By Robyn Hagan Cain on August 22, 2012 | Last updated on March 21, 2019

The First Circuit Court of Appeals issued an opinion on Tuesday which rejected an "I-violated-regulations-but-not-statutes" defense, and clarified that ignorance of the law really isn't an excuse when a defendant clearly knew better.

And the court quoted Moby Dick throughout the opinion.

What whale of a crime could produce these judicial gems? Trafficking in sperm whale teeth and narwhal tusks, in violation of the Convention on International Trade in Endangered Species of Wild Flora and Fauna (CITES).

For decades, David Place sold various antiques, artifacts, and Nantucket-related paraphernalia, including whale teeth and tusks. That, of course, violated CITES.

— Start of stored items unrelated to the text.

==> inputs of run a <==
==> flow/design.v <==
module flappy_core(
	input clk,
	input resetn,
	input go,
	input stop,
	input jump,
	input [1:0] sw,
	output [7:0] x,
	output [6:0] y,
	output [2:0] colour,
	output [7:0] HEX0,
	output [7:0] HEX1,
	output [7:0] HEX2,
	output [7:0] HEX3,
	output [14:0] LEDR
	);
	 wire [27:0] score;
	 wire [3:0] score_thousands;
	 wire [3:0] score_hundreds;
	 wire [3:0] score_tens;
	 wire [3:0] score_ones;
    wire [1112:0] draw;
    wire [27:0] rate;
	 wire [15:0] counter;
    wire start, move, lose;
    control c(
	.clk(clk),
	.go(go),
	.stop(stop),
   .start(start),
	.resetn(resetn),
	.move(move),
	.lose(lose)
	);
    datapath d(
	.clk(clk),
	.start(start),
	.move(move),
	.jump(jump),
	.rate(rate),
	.resetn(resetn),
	.draw(draw),
	.LEDR(LEDR[14:0]),
	.score(score),
	.lose(lose)
	);
    display d0(
	.floor(draw),
	.clk(clk),
	.resetn(resetn),
	.x(x),
	.y(y),
	.colour(colour),
	.counter(counter)
	);
	difficultySwitch diffSw(
		.sel(sw),
		.rate(rate)
	);
	bcd b0(
		.number(score[13:0]),
		.thousands(score_thousands),
		.hundreds(score_hundreds),
		.tens(score_tens),
		.ones(score_ones)
	);
	hex_display h0(
		.IN(score_ones),
		.OUT(HEX0)
	);
	hex_display h1(
		.IN(score_tens),
		.OUT(HEX1)
	);
	hex_display h2(
		.IN(score_hundreds),
		.OUT(HEX2)
	);
	 hex_display h3(
		.IN(score_thousands),
		.OUT(HEX3)
	);
endmodule
module difficultySwitch(
	input [1:0] sel,
	output reg [27:0] rate
	);
	always @(*) begin
		case(sel)
			2'b00: rate = 28'd150;  
			2'b01: rate = 28'd100;  
			2'b10: rate = 28'd80;   
			2'b11: rate = 28'd1500;  
		endcase
	end
endmodule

In 1999, Place received an email from a friend explaining that "Federal Fish and Game" (probably the U.S. Fish and Wildlife Service) had confiscated a narwhal tusk from him because he did not have "all the documentation required for it," and that "their view is that ALL interstate transport of endangered species parts is illegal. Old or not, scrimshawed or not." The email went on to explain: "The fine for the narwhal tusk could have been as high as $30,000 with a 5 year jail term attached to it. Whale teeth are not much better in the punishment department."

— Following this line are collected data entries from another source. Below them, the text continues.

Design testpc, start of the top module:
module testpc(
	clock,   
	reset,   
	pc,   
	instruction,   
	mem_data,   
	mem_addr,   
	mem_wdata,   
	mwrite_enable,
	mread_enable,
	regwrite_enable,   
	write_addr,   
	reg_write_data   
	);
	input clock, reset;
	input [15:0] instruction, mem_data;
	output [15:0] pc, mem_addr, mem_wdata;
	output [15:0] reg_write_data;
	output mwrite_enable, mread_enable, regwrite_enable;
	output [2:0] write_addr;
	reg [15:0] pc, read_data1, read_data2, ext_imm_data, alu_result;
	reg [15:0] reg_write_data;
	reg [15:0] jump_addr, branch_addr;
	reg [15:0] mwrite_addr, mread_addr;
	reg [6:0] imm_data;
	reg [2:0] read_addr1, read_addr2, write_addr;
	reg [1:0] result_sel;
	reg regwrite_enable, func_sel, imm_sel, mwrite_enable;
	reg mread_enable, memtoreg_sel, jump_enable, branch_enable;
	reg [15:0] reg_table[0:7];
	reg [15:0] c, temp;
	reg c1, c2, s1;
	wire [15:0] b1;
	wire [15:0] and_result, not_result;
	assign mem_addr = alu_result;
	assign mem_wdata = read_data2;
	always@(posedge clock or negedge reset)
	begin
		if(reset == 1'b0)
			pc <= 16'b0000000000000000;
		else if(branch_enable == 1'b1)
		begin
			if(alu_result == 0)
				pc <= pc + branch_addr;
			else
				pc <= pc + 16'b0000000000000001;
		end
		else if(jump_enable == 1'b1)
			pc <= 16'b0000000000000000 + jump_addr;
		else
			pc <= pc + 16'b0000000000000001;
	end
	always@(instruction)
	begin
		begin
			if(instruction[15:13] == 3'b001 && instruction[3:0] <= 4'b0010)   
			begin
				if(instruction[3:0] == 4'b0000)   
				begin
					read_addr1 = instruction[12:10]; 
					read_addr2 = instruction[9:7];  
					write_addr = instruction[6:4];  
					imm_data = 7'b0000000;
					mwrite_addr = 16'b0000000000000000;
					mread_addr = 16'b0000000000000000;
					jump_addr = 16'b0000000000000000;
					branch_addr = 16'b0000000000000000;
					regwrite_enable = 1'b1;
					func_sel = 1'b0;
					result_sel = 2'b00;
  ...
Size: about 1300 cells after synthesis, about 100 I/O pins.
clock: 12.1 ns
lec_check: 0
cap_margin: 20
core_margin: 2
core_utilization: 72
cts_cluster_diameter: 247
cts_cluster_size: 37
place_density_lb_addon: 0.26
slew_margin: 20
run.sh (not shown) runs the stock make flow with config.mk's settings and CLKGATE_MAP_FILE=.
The first run died in 5_1_grt on GRT-0232.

Place responded: "Thanks for the note ... I think the time has come to just do private selling ... as I don't think anyone wants to go to prison or lose their shirts for the sake of a few sales."

Place kept selling without CITES permits, and he was eventually arrested and charged under the smuggling statute and the Lacey Act.

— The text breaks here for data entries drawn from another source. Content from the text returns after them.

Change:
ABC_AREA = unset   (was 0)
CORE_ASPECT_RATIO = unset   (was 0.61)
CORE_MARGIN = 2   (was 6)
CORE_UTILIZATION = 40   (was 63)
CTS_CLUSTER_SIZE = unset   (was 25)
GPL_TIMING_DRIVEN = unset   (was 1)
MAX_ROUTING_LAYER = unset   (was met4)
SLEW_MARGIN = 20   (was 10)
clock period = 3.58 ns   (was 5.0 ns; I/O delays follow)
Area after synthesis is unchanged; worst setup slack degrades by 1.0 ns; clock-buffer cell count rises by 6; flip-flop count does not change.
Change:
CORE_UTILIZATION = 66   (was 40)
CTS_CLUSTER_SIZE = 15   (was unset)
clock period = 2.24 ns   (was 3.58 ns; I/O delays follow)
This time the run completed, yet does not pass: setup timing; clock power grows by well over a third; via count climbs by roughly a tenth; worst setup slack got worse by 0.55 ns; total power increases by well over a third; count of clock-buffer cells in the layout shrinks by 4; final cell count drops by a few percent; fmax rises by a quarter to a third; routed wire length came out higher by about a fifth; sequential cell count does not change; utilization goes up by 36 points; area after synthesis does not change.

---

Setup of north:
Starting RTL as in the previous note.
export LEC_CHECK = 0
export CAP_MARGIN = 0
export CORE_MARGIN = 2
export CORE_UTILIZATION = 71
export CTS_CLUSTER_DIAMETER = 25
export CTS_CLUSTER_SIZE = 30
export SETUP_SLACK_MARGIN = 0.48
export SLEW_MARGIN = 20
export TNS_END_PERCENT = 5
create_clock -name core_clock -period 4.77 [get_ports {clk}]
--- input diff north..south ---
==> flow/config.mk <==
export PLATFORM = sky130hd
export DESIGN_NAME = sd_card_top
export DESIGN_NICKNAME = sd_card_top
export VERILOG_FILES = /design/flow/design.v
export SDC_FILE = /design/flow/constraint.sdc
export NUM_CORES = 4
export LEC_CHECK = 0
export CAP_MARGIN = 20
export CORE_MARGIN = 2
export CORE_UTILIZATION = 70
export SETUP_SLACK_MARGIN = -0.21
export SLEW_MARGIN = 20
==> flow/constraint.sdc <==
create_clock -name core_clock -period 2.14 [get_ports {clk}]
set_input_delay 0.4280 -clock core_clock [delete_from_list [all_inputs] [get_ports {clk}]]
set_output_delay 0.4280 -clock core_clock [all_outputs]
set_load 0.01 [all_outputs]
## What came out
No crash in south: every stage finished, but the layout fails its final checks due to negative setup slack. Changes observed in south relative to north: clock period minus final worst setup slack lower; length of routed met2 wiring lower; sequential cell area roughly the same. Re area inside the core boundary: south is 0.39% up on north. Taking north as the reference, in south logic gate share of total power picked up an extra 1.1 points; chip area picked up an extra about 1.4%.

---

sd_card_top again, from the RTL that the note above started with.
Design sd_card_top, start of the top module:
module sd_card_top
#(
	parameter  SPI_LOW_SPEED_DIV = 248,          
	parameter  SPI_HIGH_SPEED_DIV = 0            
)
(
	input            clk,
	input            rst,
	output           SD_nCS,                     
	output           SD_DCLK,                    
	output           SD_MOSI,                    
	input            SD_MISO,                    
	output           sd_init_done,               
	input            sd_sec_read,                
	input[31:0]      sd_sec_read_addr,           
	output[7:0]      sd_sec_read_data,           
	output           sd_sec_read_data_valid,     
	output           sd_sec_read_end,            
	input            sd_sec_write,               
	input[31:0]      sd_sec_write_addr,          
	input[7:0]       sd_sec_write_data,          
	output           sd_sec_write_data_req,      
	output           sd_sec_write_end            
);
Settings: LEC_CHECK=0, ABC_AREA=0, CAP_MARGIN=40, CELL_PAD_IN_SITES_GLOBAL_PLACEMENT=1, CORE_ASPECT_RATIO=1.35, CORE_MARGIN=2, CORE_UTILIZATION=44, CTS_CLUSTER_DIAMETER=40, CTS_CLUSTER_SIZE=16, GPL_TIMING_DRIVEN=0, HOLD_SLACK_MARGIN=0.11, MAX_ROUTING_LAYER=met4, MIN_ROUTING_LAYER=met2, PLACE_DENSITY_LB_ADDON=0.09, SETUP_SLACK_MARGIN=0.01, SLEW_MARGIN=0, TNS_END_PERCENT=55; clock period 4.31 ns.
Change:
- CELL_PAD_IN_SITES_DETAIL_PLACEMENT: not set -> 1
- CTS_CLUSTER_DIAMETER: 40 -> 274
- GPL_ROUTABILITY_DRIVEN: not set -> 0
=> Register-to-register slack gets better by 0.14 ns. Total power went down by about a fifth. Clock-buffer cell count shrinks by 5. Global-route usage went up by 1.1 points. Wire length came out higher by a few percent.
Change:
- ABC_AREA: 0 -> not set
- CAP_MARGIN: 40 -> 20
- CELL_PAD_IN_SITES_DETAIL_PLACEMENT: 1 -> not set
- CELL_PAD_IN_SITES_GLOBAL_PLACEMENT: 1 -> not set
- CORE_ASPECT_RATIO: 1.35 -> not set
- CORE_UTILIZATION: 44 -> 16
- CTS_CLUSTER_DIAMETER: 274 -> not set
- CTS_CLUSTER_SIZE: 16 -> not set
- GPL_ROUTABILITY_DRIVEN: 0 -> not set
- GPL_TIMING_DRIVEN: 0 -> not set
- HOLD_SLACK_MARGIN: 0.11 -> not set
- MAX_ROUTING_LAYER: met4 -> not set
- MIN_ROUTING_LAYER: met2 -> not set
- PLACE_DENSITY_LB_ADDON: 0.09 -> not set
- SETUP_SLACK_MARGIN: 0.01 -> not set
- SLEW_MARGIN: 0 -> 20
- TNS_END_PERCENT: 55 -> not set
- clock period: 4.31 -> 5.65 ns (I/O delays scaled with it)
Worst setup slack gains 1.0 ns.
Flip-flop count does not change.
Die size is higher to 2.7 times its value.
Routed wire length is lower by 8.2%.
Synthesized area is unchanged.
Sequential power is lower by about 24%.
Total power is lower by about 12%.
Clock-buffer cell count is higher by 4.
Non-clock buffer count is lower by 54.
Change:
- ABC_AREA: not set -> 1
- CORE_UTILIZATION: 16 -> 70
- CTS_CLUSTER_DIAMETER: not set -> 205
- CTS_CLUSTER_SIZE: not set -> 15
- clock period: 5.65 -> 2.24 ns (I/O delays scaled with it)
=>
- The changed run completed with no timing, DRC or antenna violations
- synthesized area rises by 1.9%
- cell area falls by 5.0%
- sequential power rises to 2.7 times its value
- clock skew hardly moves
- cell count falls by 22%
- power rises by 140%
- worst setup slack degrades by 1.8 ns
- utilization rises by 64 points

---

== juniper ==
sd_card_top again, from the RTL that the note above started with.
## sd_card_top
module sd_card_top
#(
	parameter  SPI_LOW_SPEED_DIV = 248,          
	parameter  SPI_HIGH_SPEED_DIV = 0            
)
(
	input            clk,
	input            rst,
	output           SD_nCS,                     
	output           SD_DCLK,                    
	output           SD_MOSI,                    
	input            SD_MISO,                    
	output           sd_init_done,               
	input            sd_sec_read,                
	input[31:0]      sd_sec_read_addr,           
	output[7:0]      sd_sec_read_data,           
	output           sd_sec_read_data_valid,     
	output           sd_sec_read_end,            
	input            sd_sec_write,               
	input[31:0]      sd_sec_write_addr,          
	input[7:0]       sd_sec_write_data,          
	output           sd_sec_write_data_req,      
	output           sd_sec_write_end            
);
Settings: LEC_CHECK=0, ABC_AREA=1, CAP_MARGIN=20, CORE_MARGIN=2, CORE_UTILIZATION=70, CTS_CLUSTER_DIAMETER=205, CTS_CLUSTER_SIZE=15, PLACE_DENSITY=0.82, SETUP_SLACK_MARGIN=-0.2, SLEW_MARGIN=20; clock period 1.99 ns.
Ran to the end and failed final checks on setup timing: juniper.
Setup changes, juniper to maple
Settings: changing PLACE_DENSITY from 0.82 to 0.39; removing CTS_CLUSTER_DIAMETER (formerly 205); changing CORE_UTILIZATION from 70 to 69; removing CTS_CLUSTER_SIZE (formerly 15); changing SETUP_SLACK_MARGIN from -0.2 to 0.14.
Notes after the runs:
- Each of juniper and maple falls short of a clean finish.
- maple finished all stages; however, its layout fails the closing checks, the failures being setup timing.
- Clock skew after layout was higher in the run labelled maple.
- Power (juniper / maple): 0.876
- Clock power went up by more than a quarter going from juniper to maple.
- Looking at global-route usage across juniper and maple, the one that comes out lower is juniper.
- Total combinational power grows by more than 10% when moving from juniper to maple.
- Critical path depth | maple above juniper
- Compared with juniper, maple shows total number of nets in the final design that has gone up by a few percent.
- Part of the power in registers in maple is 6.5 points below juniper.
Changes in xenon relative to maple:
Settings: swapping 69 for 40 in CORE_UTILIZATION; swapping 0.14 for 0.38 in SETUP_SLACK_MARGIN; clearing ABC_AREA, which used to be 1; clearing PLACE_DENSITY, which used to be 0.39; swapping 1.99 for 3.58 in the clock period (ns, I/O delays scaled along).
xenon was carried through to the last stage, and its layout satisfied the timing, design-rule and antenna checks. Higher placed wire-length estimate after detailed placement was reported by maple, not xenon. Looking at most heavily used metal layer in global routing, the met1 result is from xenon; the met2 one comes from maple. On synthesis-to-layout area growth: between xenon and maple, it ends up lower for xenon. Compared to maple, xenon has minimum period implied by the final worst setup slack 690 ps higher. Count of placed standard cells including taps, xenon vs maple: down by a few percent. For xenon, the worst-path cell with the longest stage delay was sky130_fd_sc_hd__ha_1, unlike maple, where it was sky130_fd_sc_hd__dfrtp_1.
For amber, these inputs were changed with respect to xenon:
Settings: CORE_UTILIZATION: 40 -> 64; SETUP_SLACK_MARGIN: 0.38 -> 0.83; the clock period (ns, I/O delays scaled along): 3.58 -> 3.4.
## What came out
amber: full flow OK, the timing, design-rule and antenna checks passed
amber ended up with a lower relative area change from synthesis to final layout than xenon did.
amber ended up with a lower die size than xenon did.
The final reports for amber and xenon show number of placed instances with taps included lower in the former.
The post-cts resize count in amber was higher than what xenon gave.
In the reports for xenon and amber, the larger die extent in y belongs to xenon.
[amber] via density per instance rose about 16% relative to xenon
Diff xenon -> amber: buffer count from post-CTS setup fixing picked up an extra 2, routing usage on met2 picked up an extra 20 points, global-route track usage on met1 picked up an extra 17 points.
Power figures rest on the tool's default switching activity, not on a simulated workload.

The smuggling statute imposes criminal sanctions on anyone who receives, conceals, buys, or sells merchandise after importation, if the items were imported or brought into the United States "contrary to law." Place claimed that "law" meant other statutes, while he had only violated regulations. The First Circuit concluded that Place's smuggling conviction was substantively appropriate because there was no indicator of any legislative intent that the smuggling statute was written to exclude regulatory violations from the term "law."

Place similarly failed in his Lacey Act argument that the district court erred in denying his request for a lesser included offense instruction.

The Lacey Act creates two levels of criminality: Any person who transports, buys, or sells wildlife in knowing violation of any law, treaty, or regulation - including CITES, the ESA, and the CITES regulations - is guilty of a felony; any person who transports, buys, or sells wildlife that he should have known violated a law, treaty, or regulation is guilty of a misdemeanor.

The First Circuit, however, concluded, "His own emails, testimony, and conduct, though, belie the validity of that purported belief. No reasonable jury could have accepted his testimony and rejected the mountain of evidence that Place knew his conduct was illegal; therefore, Place was not entitled to a lesser included Lacey Act instruction."

"In this world, shipmates, sin that pays its way can travel freely, and without a passport," but whale teeth and tusks still require papers under CITES.